Binary Search

Example Problem

Imagine that we have a list of \(N\) integers given to us in ascending order. We are also given a value x, and our goal is to find the first value that is greater than or equal to x (or determine that there is no such value). For example, we could have \(N\) = 13 and a list of numbers 2, 3, 7, 10, 12, 15, 18, 21, 25, 30, 32, 35, 39:

Solution 1

We can loop through the array until we find the first value ≥ x. In python, this might look like:

# Assume that the list is called L
# e.g. L = [2, 3, 7, 10, 12, 15, 18, 21, 25, 30, 32, 35, 39]
# x is the target value, e.g. x = 8

found = False

for val in L:
    if val >= x:
        print(x)
        found = True
        break

if not found:
    print("No value!")
    

This has a worst-case time complexity of \(O(N)\) because it might loop through the entire list.

Solution 2: Binary Search

Because the list is sorted, we can use an algorithm called binary search to improve the time complexity. Here is a video of binary search being applied to our example list with x = 22.

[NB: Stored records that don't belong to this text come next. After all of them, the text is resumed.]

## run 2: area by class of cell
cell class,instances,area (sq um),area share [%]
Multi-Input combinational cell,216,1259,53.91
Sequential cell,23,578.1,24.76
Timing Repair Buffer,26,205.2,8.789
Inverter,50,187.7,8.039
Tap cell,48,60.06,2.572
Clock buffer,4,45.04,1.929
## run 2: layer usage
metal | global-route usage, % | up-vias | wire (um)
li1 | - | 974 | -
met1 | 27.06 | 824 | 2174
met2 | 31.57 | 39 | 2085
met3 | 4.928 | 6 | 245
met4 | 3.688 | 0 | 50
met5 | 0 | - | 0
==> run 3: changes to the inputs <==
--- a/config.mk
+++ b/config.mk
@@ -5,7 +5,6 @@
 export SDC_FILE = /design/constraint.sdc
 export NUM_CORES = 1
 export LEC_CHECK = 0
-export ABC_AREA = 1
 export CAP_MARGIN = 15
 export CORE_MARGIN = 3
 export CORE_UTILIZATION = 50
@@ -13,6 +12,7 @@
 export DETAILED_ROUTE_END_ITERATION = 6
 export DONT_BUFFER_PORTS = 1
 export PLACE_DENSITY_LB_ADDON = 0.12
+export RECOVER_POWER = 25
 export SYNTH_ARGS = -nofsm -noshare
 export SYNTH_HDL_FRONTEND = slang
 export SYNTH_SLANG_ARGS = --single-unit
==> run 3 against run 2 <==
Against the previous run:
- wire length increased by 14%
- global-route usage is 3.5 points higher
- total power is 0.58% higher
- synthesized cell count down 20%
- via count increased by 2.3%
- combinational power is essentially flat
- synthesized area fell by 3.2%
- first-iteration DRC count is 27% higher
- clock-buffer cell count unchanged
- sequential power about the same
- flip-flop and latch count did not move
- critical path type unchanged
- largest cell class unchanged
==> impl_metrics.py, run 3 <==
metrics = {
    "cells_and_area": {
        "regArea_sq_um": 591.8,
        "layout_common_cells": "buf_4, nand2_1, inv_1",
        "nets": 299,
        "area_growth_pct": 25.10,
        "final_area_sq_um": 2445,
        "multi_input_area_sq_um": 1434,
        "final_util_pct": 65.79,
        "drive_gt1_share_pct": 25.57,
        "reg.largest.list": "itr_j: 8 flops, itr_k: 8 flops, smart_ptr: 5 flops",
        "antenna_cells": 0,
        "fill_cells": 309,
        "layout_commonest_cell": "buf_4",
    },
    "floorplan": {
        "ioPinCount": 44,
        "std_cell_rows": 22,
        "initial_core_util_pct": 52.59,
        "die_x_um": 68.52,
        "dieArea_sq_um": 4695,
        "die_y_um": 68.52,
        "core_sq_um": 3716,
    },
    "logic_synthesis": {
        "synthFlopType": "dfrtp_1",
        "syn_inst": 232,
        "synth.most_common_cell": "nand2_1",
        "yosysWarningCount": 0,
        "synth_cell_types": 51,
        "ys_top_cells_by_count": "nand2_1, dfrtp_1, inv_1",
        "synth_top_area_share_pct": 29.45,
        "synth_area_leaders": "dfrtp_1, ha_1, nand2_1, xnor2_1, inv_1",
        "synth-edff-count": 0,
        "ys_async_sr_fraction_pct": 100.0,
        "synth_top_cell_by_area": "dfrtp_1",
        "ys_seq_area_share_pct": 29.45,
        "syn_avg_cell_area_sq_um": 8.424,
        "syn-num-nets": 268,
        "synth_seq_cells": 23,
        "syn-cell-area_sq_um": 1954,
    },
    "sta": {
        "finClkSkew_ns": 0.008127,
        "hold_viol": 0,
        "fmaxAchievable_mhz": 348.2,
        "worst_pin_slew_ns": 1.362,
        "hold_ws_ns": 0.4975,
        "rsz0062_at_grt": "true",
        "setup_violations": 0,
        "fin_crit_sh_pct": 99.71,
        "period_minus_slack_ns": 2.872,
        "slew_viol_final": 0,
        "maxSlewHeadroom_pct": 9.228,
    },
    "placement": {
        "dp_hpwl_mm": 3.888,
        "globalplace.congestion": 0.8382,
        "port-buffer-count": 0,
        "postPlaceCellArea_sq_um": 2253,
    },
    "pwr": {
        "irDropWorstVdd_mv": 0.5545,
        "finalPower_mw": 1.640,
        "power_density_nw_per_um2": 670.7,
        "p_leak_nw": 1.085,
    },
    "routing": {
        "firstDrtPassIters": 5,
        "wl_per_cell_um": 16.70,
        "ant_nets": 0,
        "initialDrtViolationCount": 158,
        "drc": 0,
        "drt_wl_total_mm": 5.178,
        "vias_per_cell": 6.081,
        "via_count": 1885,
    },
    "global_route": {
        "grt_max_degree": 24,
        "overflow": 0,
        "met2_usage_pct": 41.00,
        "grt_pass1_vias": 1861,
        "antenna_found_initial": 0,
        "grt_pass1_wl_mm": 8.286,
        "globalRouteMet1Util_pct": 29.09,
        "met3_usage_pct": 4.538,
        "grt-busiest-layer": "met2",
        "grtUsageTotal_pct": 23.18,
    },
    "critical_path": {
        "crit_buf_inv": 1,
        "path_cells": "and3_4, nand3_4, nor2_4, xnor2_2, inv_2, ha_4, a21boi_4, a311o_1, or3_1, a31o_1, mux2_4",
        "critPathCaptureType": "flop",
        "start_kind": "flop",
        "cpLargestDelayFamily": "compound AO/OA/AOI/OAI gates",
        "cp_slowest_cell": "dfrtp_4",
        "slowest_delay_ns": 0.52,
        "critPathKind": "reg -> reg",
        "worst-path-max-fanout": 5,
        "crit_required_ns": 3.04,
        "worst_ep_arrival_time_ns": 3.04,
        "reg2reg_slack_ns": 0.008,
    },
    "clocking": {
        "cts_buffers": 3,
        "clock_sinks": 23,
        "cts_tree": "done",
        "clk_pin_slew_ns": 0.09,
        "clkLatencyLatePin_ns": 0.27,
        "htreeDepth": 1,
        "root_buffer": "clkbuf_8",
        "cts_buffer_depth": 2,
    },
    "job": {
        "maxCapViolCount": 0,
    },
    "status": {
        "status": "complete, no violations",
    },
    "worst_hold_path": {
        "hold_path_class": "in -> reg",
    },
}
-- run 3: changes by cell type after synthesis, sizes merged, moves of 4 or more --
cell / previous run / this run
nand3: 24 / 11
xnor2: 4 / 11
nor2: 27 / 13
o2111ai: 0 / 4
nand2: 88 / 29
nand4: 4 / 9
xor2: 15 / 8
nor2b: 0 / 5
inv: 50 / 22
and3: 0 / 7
## src/include/agcAddressMap.svh

```systemverilog
//////////////////////////////
// AGC register indices
//////////////////////////////
`ifndef AGC_ADDRESS_MAP_SVH
`define AGC_ADDRESS_MAP_SVH

// register index is the low two address bits within the loop space.

// mode in bits 1:0, gain shift in bits 7:4.
`define AGC_REG_CONTROL    2'd0
// target log level in bits 7:0.
`define AGC_REG_REFERENCE  2'd1
// manual gain word in bits 20:0.
`define AGC_REG_MANUAL     2'd2
// integrator, read only.
`define AGC_REG_INTEGRATOR 2'd3

`endif
```

## src/hw/agcPkg.sv

```systemverilog
//////////////////////////////
// AGC shared definitions
//////////////////////////////
`default_nettype none

package agcPkg;

    // signed soft decision from the bit synchronizer.
    localparam int SAMPLE_WIDTH = 18;
    // rectified level, magnitude bits 16:1.
    localparam int LEVEL_WIDTH = 16;
    // log2 value, leading-one position over a 4-bit mantissa.
    localparam int LOG_WIDTH = 8;
    // gain word for the external amplifier.
    localparam int GAIN_WIDTH = 21;

    // host address and register data.
    localparam int ADDR_WIDTH = 13;
    localparam int DATA_WIDTH = 32;
    // low address bits pick the register, the rest pick the loop.
    localparam int REG_INDEX_WIDTH = 2;
    localparam int SPACE_WIDTH = ADDR_WIDTH - REG_INDEX_WIDTH;

    // loop mode, held in CONTROL bits 1:0.
    typedef enum logic [1:0] {
        MODE_HOLD   = 2'd0,
        MODE_TRACK  = 2'd1,
        MODE_MANUAL = 2'd2
    } agcModeT;

    // host bridge handshake states.
    typedef enum logic [1:0] {
        BRIDGE_IDLE   = 2'd0,
        BRIDGE_ACCESS = 2'd1,
        BRIDGE_ACKED  = 2'd2
    } bridgeStateT;

endpackage

`default_nettype wire

```

## src/hw/agcSubsystem.sv

```systemverilog
//////////////////////////////
// AGC subsystem top
//////////////////////////////
`timescale 1ns/1ns
`default_nettype none

module agcSubsystem
    import agcPkg::*;
#(
    parameter logic [SPACE_WIDTH-1:0] RegSpace = 11'h040
) (
    input  logic                           clk,
    input  logic                           reset,
    input  logic                           req,
    input  logic                           write,
    input  logic [3:0]                     byteEn,
    input  logic [ADDR_WIDTH-1:0]          addr,
    input  logic [DATA_WIDTH-1:0]          wdata,
    output logic                           ack,
    output logic [DATA_WIDTH-1:0]          rdata,
    input  logic signed [SAMPLE_WIDTH-1:0] rx,
    input  logic                           clkEn,
    output logic [GAIN_WIDTH-1:0]          agcGain
);

    // internal register bus.
    logic                  wr0;
    logic                  wr1;
    logic                  wr2;
    logic                  wr3;
    logic [ADDR_WIDTH-1:0] busAddr;
    logic [DATA_WIDTH-1:0] busDin;
    logic [DATA_WIDTH-1:0] busDout;

    hostBusBridge bridge (
        .clk     (clk),
        .reset   (reset),
        .req     (req),
        .write   (write),
        .byteEn  (byteEn),
        .addr    (addr),
        .wdata   (wdata),
        .ack     (ack),
        .rdata   (rdata),
        .wr0     (wr0),
        .wr1     (wr1),
        .wr2     (wr2),
        .wr3     (wr3),
        .busAddr (busAddr),
        .busDin  (busDin),
        .busDout (busDout)
    );

    pcmAgcLoop #(
        .RegSpace (RegSpace)
    ) agcLoop (
        .clk     (clk),
        .reset   (reset),
        .clkEn   (clkEn),
        .rx      (rx),
        .wr0     (wr0),
        .wr1     (wr1),
        .wr2     (wr2),
        .wr3     (wr3),
        .addr    (busAddr),
        .din     (busDin),
        .dout    (busDout),
        .agcGain (agcGain)
    );

endmodule

`default_nettype wire

```

## src/hw/pcmAgcLoop.sv

```systemverilog
//////////////////////////////
// PCM AGC loop
//////////////////////////////
`timescale 1ns/1ns
`default_nettype none

module pcmAgcLoop
    import agcPkg::*;
#(
    parameter logic [SPACE_WIDTH-1:0] RegSpace = 11'h040
) (
    input  logic                           clk,
    input  logic                           reset,
    input  logic                           clkEn,
    input  logic signed [SAMPLE_WIDTH-1:0] rx,
    input  logic                           wr0,
    input  logic                           wr1,
    input  logic                           wr2,
    input  logic                           wr3,
    input  logic [ADDR_WIDTH-1:0]          addr,
    input  logic [DATA_WIDTH-1:0]          din,
    output logic [DATA_WIDTH-1:0]          dout,
    output logic [GAIN_WIDTH-1:0]          agcGain
);

    logic [SAMPLE_WIDTH-1:0] negated;
    logic [SAMPLE_WIDTH-2:0] magnitude;
    logic [LEVEL_WIDTH-1:0]  rxLevel;
    logic                    levelValid;
    logic [LOG_WIDTH-1:0]    logLevel;
    logic                    logValid;
    logic                    cs;
    logic [DATA_WIDTH-1:0]   loopOutput;

    // rectify, the most negative code would overflow so clamp it.
    always_comb begin
        negated = -rx;
        if (rx[SAMPLE_WIDTH-1] && ~|rx[SAMPLE_WIDTH-2:0]) begin
            magnitude = '1;
        end else if (rx[SAMPLE_WIDTH-1]) begin
            magnitude = negated[SAMPLE_WIDTH-2:0];
        end else begin
            magnitude = rx[SAMPLE_WIDTH-2:0];
        end
    end

    // level is taken at the symbol enable only.
    always_ff @(posedge clk) begin
        if (clkEn) begin
            rxLevel <= magnitude[SAMPLE_WIDTH-2 -: LEVEL_WIDTH];
        end
    end

    // valid lines up with the new level.
    always_ff @(posedge clk) begin
        if (reset) begin
            levelValid <= 1'b0;
        end else begin
            levelValid <= clkEn;
        end
    end

    log2Converter levelLog (
        .clk      (clk),
        .reset    (reset),
        .syncIn   (levelValid),
        .linear   (rxLevel),
        .log      (logLevel),
        .logValid (logValid)
    );

    // upper address bits select this channel.
    assign cs = (addr[ADDR_WIDTH-1:REG_INDEX_WIDTH] == RegSpace);

    agcLoopFilter loopFilter (
        .clk         (clk),
        .reset       (reset),
        .cs          (cs),
        .wr0         (wr0),
        .wr1         (wr1),
        .wr2         (wr2),
        .wr3         (wr3),
        .addr        (addr[REG_INDEX_WIDTH-1:0]),
        .din         (din),
        .signalLevel (logLevel),
        .signalValid (logValid),
        .dout        (dout),
        .loopOutput  (loopOutput)
    );

    // amplifier gets the top of the integrator.
    assign agcGain = loopOutput[DATA_WIDTH-1 -: GAIN_WIDTH];

endmodule

`default_nettype wire

```

## src/hw/agcLoopFilter.sv

```systemverilog
//////////////////////////////
// AGC loop filter
//////////////////////////////
`timescale 1ns/1ns
`default_nettype none

`include "agcAddressMap.svh"

module agcLoopFilter
    import agcPkg::*;
(
    input  logic                       clk,
    input  logic                       reset,
    input  logic                       cs,
    input  logic                       wr0,
    input  logic                       wr1,
    input  logic                       wr2,
    input  logic                       wr3,
    input  logic [REG_INDEX_WIDTH-1:0] addr,
    input  logic [DATA_WIDTH-1:0]      din,
    input  logic [LOG_WIDTH-1:0]       signalLevel,
    input  logic                       signalValid,
    output logic [DATA_WIDTH-1:0]      dout,
    output logic [DATA_WIDTH-1:0]      loopOutput
);

    // implemented bits of each writable register.
    localparam logic [DATA_WIDTH-1:0] CONTROL_MASK   = 32'h0000_00F3;
    localparam logic [DATA_WIDTH-1:0] REFERENCE_MASK = 32'h0000_00FF;
    localparam logic [DATA_WIDTH-1:0] MANUAL_MASK    = 32'h001F_FFFF;
    // error shifted by up to 15 needs this many bits.
    localparam int STEP_WIDTH = LOG_WIDTH + 1 + 15;
    localparam int MANUAL_SHIFT = DATA_WIDTH - GAIN_WIDTH;

    logic [3:0]                   lanes;
    logic [DATA_WIDTH-1:0]        controlReg;
    logic [DATA_WIDTH-1:0]        referenceReg;
    logic [DATA_WIDTH-1:0]        manualReg;
    logic [DATA_WIDTH-1:0]        integrator;
    agcModeT                      mode;
    logic [3:0]                   gainShift;
    logic signed [LOG_WIDTH:0]    error;
    logic signed [STEP_WIDTH-1:0] step;
    logic signed [DATA_WIDTH+1:0] sum;
    logic [DATA_WIDTH-1:0]        nextIntegrator;

    // replace only the bytes whose strobe is set.
    function automatic logic [DATA_WIDTH-1:0] laneMerge(
        input logic [DATA_WIDTH-1:0] old,
        input logic [DATA_WIDTH-1:0] data,
        input logic [3:0]            strobes
    );
        logic [DATA_WIDTH-1:0] merged;
        merged = old;
        for (int b = 0; b < 4; b++) begin
            if (strobes[b]) begin
                merged[8*b +: 8] = data[8*b +: 8];
            end
        end
        return merged;
    endfunction

    assign lanes = {wr3, wr2, wr1, wr0};

    // control fields.
    assign mode      = agcModeT'(controlReg[1:0]);
    assign gainShift = controlReg[7:4];

    // error is reference minus measured level, both unsigned logs.
    always_comb begin
        error = $signed({1'b0, referenceReg[LOG_WIDTH-1:0]}) - $signed({1'b0, signalLevel});
        step  = error;
        step  = step <<< gainShift;
        sum   = $signed({2'b00, integrator}) + step;
        // clamp to the unsigned 32-bit range.
        if (sum[DATA_WIDTH+1]) begin
            nextIntegrator = '0;
        end else if (sum[DATA_WIDTH]) begin
            nextIntegrator = '1;
        end else begin
            nextIntegrator = sum[DATA_WIDTH-1:0];
        end
    end

    // register writes and the integrator.
    always_ff @(posedge clk) begin
        if (reset) begin
            controlReg   <= '0;
            referenceReg <= '0;
            manualReg    <= '0;
            // mid scale gain out of reset.
            integrator   <= 32'h8000_0000;
        end else begin
            if (cs && addr == `AGC_REG_CONTROL) begin
                controlReg <= laneMerge(controlReg, din, lanes) & CONTROL_MASK;
            end
            if (cs && addr == `AGC_REG_REFERENCE) begin
                referenceReg <= laneMerge(referenceReg, din, lanes) & REFERENCE_MASK;
            end
            if (cs && addr == `AGC_REG_MANUAL) begin
                manualReg <= laneMerge(manualReg, din, lanes) & MANUAL_MASK;
            end
            // only tracking mode integrates.
            if (mode == MODE_TRACK && signalValid) begin
                integrator <= nextIntegrator;
            end
        end
    end

    // read mux, zero when the loop is not addressed.
    always_comb begin
        dout = '0;
        if (cs) begin
            case (addr)
                `AGC_REG_CONTROL:    dout = controlReg;
                `AGC_REG_REFERENCE:  dout = referenceReg;
                `AGC_REG_MANUAL:     dout = manualReg;
                `AGC_REG_INTEGRATOR: dout = integrator;
                default:             dout = '0;
            endcase
        end
    end

    // manual gain lands in the same bits as the integrator top.
    assign loopOutput = (mode == MODE_MANUAL)
                      ? {manualReg[GAIN_WIDTH-1:0], {MANUAL_SHIFT{1'b0}}}
                      : integrator;

endmodule

`default_nettype wire

```

## src/hw/log2Converter.sv

```systemverilog
//////////////////////////////
// Linear to log2 converter
//////////////////////////////
`timescale 1ns/1ns
`default_nettype none

module log2Converter
    import agcPkg::*;
(
    input  logic                   clk,
    input  logic                   reset,
    input  logic                   syncIn,
    input  logic [LEVEL_WIDTH-1:0] linear,
    output logic [LOG_WIDTH-1:0]   log,
    output logic                   logValid
);

    // each log nibble is half the output word.
    localparam int NIBBLE = LOG_WIDTH / 2;

    logic [NIBBLE-1:0]      stagePos;
    logic [LEVEL_WIDTH-1:0] stageLinear;
    logic                   stageValid;
    logic [LEVEL_WIDTH-1:0] normalized;

    // position of the highest set bit, zero for a zero input.
    function automatic logic [NIBBLE-1:0] leadingOne(input logic [LEVEL_WIDTH-1:0] value);
        logic [NIBBLE-1:0] pos;
        pos = '0;
        for (int i = 0; i < LEVEL_WIDTH; i++) begin
            if (value[i]) begin
                pos = NIBBLE'(i);
            end
        end
        return pos;
    endfunction

    // stage one, find the leading one and keep the input beside it.
    always_ff @(posedge clk) begin
        stagePos    <= leadingOne(linear);
        stageLinear <= linear;
    end

    // move the leading one to the top bit.
    // bits under it then sit just below, zero filled for small values.
    assign normalized = stageLinear << (NIBBLE'(LEVEL_WIDTH - 1) - stagePos);

    // stage two, pack position and mantissa.
    always_ff @(posedge clk) begin
        log <= {stagePos, normalized[LEVEL_WIDTH-2 -: NIBBLE]};
    end

    // valid follows the data through both stages.
    always_ff @(posedge clk) begin
        if (reset) begin
            stageValid <= 1'b0;
            logValid   <= 1'b0;
        end else begin
            stageValid <= syncIn;
            logValid   <= stageValid;
        end
    end

endmodule

`default_nettype wire

```

## src/hw/hostBusBridge.sv

```systemverilog
//////////////////////////////
// Host req/ack bridge
//////////////////////////////
`timescale 1ns/1ns
`default_nettype none

module hostBusBridge
    import agcPkg::*;
(
    input  logic                  clk,
    input  logic                  reset,
    input  logic                  req,
    input  logic                  write,
    input  logic [3:0]            byteEn,
    input  logic [ADDR_WIDTH-1:0] addr,
    input  logic [DATA_WIDTH-1:0] wdata,
    output logic                  ack,
    output logic [DATA_WIDTH-1:0] rdata,
    output logic                  wr0,
    output logic                  wr1,
    output logic                  wr2,
    output logic                  wr3,
    output logic [ADDR_WIDTH-1:0] busAddr,
    output logic [DATA_WIDTH-1:0] busDin,
    input  logic [DATA_WIDTH-1:0] busDout
);

    bridgeStateT state;
    logic [3:0]  strobe;
    logic        isWrite;

    // handshake FSM, strobes are high only during BRIDGE_ACCESS.
    always_ff @(posedge clk) begin
        if (reset) begin
            state  <= BRIDGE_IDLE;
            strobe <= 4'b0000;
        end else begin
            // default drops the strobes after their single cycle.
            strobe <= 4'b0000;
            case (state)
                BRIDGE_IDLE: begin
                    if (req) begin
                        state  <= BRIDGE_ACCESS;
                        strobe <= write ? byteEn : 4'b0000;
                    end
                end
                BRIDGE_ACCESS: begin
                    state <= BRIDGE_ACKED;
                end
                BRIDGE_ACKED: begin
                    // a slow host just parks us here.
                    if (!req) begin
                        state <= BRIDGE_IDLE;
                    end
                end
                default: begin
                    state <= BRIDGE_IDLE;
                end
            endcase
        end
    end

    // latch the access when it is accepted.
    always_ff @(posedge clk) begin
        if (state == BRIDGE_IDLE && req) begin
            busAddr <= addr;
            busDin  <= wdata;
            isWrite <= write;
        end
        // read data is sampled at the end of the access cycle.
        if (state == BRIDGE_ACCESS && !isWrite) begin
            rdata <= busDout;
        end
    end

    // ack is high for the whole acked phase.
    assign ack = (state == BRIDGE_ACKED);

    assign wr0 = strobe[0];
    assign wr1 = strobe[1];
    assign wr2 = strobe[2];
    assign wr3 = strobe[3];

endmodule

`default_nettype wire

```
File: config.mk
export PLATFORM = sky130hd
export DESIGN_NAME = pi_ctrl_top
export DESIGN_NICKNAME = d
export VERILOG_FILES = /design/src/design/pi_cfg_pkg.sv /design/src/design/pi_ctl_pkg.sv /design/src/design/pi_qperi_cal.sv /design/src/design/pi_code_decode.sv /design/src/design/pi_phase_select.sv /design/src/design/pi_phase_monitor.sv /design/src/design/pi_ctrl_top.sv
export SDC_FILE = /design/constraint.sdc
export NUM_CORES = 1
export LEC_CHECK = 0
export BUFFER_PORTS_ARGS = -buffer_cell sky130_fd_sc_hd__clkbuf_2
export CORE_MARGIN = 8
export CORE_UTILIZATION = 27
export CTS_CLUSTER_SIZE = 25
export DETAILED_ROUTE_END_ITERATION = 10
export GPL_TIMING_DRIVEN = 0
export PLACE_DENSITY = 0.56
export SLEW_MARGIN = 20
export SYNTH_ARGS = -nofsm -noshare
export SYNTH_HDL_FRONTEND = slang
export SYNTH_HIERARCHICAL = 1
export SYNTH_SLANG_ARGS = --single-unit
File: constraint.sdc
create_clock -name and_ph_out_d -period 17.45 [get_ports and_ph_out_d]
set_input_delay 0.8725 -clock and_ph_out_d [delete_from_list [all_inputs] [get_ports and_ph_out_d]]
set_output_delay 0.8725 -clock and_ph_out_d [all_outputs]
set_load 0.05 [all_outputs]
### src/h80_execute.sv
`timescale 1ns/1ns
`include "h80_defs.svh"

module h80_execute (
   input  logic              exec_en,
   h80_op_if.execute         op,
   input  h80_pkg::flags_t   flags,
   output logic              wr_en,
   output h80_pkg::reg_num_t wr_num,
   output h80_pkg::reg_t     wr_data,
   output logic              flag_en,
   output h80_pkg::flags_t   flag_val,
   output logic              jump,
   output h80_pkg::addr_t    jump_addr,
   output logic              bus_req,
   output logic              bus_write,
   output h80_pkg::addr_t    bus_addr,
   output h80_pkg::reg_t     bus_wdata,
   output logic              halt
);
   import h80_pkg::*;

   localparam int SB = `H80_REG_WIDTH - 1;  // sign bit

   logic [`H80_REG_WIDTH:0] a_ext;
   logic [`H80_REG_WIDTH:0] b_ext;
   logic [`H80_REG_WIDTH:0] res;  // top bit is carry or borrow
   logic is_arith;
   logic is_logic;
   logic cond_met;

   assign a_ext = {1'b0, op.a_val};
   assign b_ext = {1'b0, op.b_val};
   assign is_arith = op.op inside {OP_ADD, OP_SUB, OP_CP};
   assign is_logic = op.op inside {OP_AND, OP_OR, OP_XOR};

   always_comb begin
      case (op.op)
         OP_ADD:        res = a_ext + b_ext;
         OP_SUB, OP_CP: res = a_ext - b_ext;
         OP_AND:        res = a_ext & b_ext;
         OP_OR:         res = a_ext | b_ext;
         OP_XOR:        res = a_ext ^ b_ext;
         default:       res = '0;
      endcase
   end

   always_comb begin
      flag_val = '0;
      flag_val[`H80_FLAG_SIGN] = res[SB];
      flag_val[`H80_FLAG_ZERO] = (res[SB:0] == '0);
      if (is_arith) begin
         flag_val[`H80_FLAG_CARRY] = res[`H80_REG_WIDTH];
         if (op.op == OP_ADD) begin
            flag_val[`H80_FLAG_OVERFLOW] = (a_ext[SB] == b_ext[SB]) && (a_ext[SB] != res[SB]);
         end else begin
            flag_val[`H80_FLAG_OVERFLOW] = (a_ext[SB] != b_ext[SB]) && (a_ext[SB] != res[SB]);
         end
      end else begin
         flag_val[`H80_FLAG_OVERFLOW] = ~^res[SB:0];  // even parity
      end
   end

   assign cond_met = op.imm[0] || (flags[op.cond_flag] == op.cond_true);

   assign wr_en = exec_en && (is_logic || op.op inside {OP_LDI, OP_ADD, OP_SUB});
   assign wr_num = op.dst;
   assign wr_data = (op.op == OP_LDI) ? op.imm : res[SB:0];
   assign flag_en = exec_en && (is_arith || is_logic);

   assign jump = exec_en && (op.op == OP_JP) && cond_met;
   assign jump_addr = op.b_val;

   assign bus_req = exec_en && (op.op inside {OP_LOAD, OP_STORE});
   assign bus_write = (op.op == OP_STORE);
   assign bus_addr = op.b_val;  // address register
   assign bus_wdata = op.a_val;
   assign halt = exec_en && (op.op == OP_HALT);

endmodule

In binary search, we first check the middle position in the list. Because the list is sorted, this tells us a lot of information:

In either case, we can immediately eliminate half of the list. We can then repeat this process until there is only one option remaining.

Time Complexity

Each time binary search checks a value, it eliminates half of the remaining possibilities. For example, if the array had \(N\) = 64 values, then the number of possibilities would go 64 → 32 → 16 → 8 → 4 → 2 → 1, requiring only 6 checks! In general, the number of times that you need to halve a number before reaching 1 is represented by the base-2 logarithm function. For example, \(\log_2(64) = 6\) and \(\log_2(1\,000\,000) \approx 19.93\). This means that if our list had 1000000 numbers, we could find the answer by checking just 20 of them!

We could say that binary search has a time complexity of \(O(\log_2(N))\). However, if you have learned logarithms in school, you may know that The 'change of base rule' tells us that logarithms with different bases are multiples of each other. Because of this, we can omit the base 2, since this represents a constant factor (don't worry if you don't understand this, it's not that important).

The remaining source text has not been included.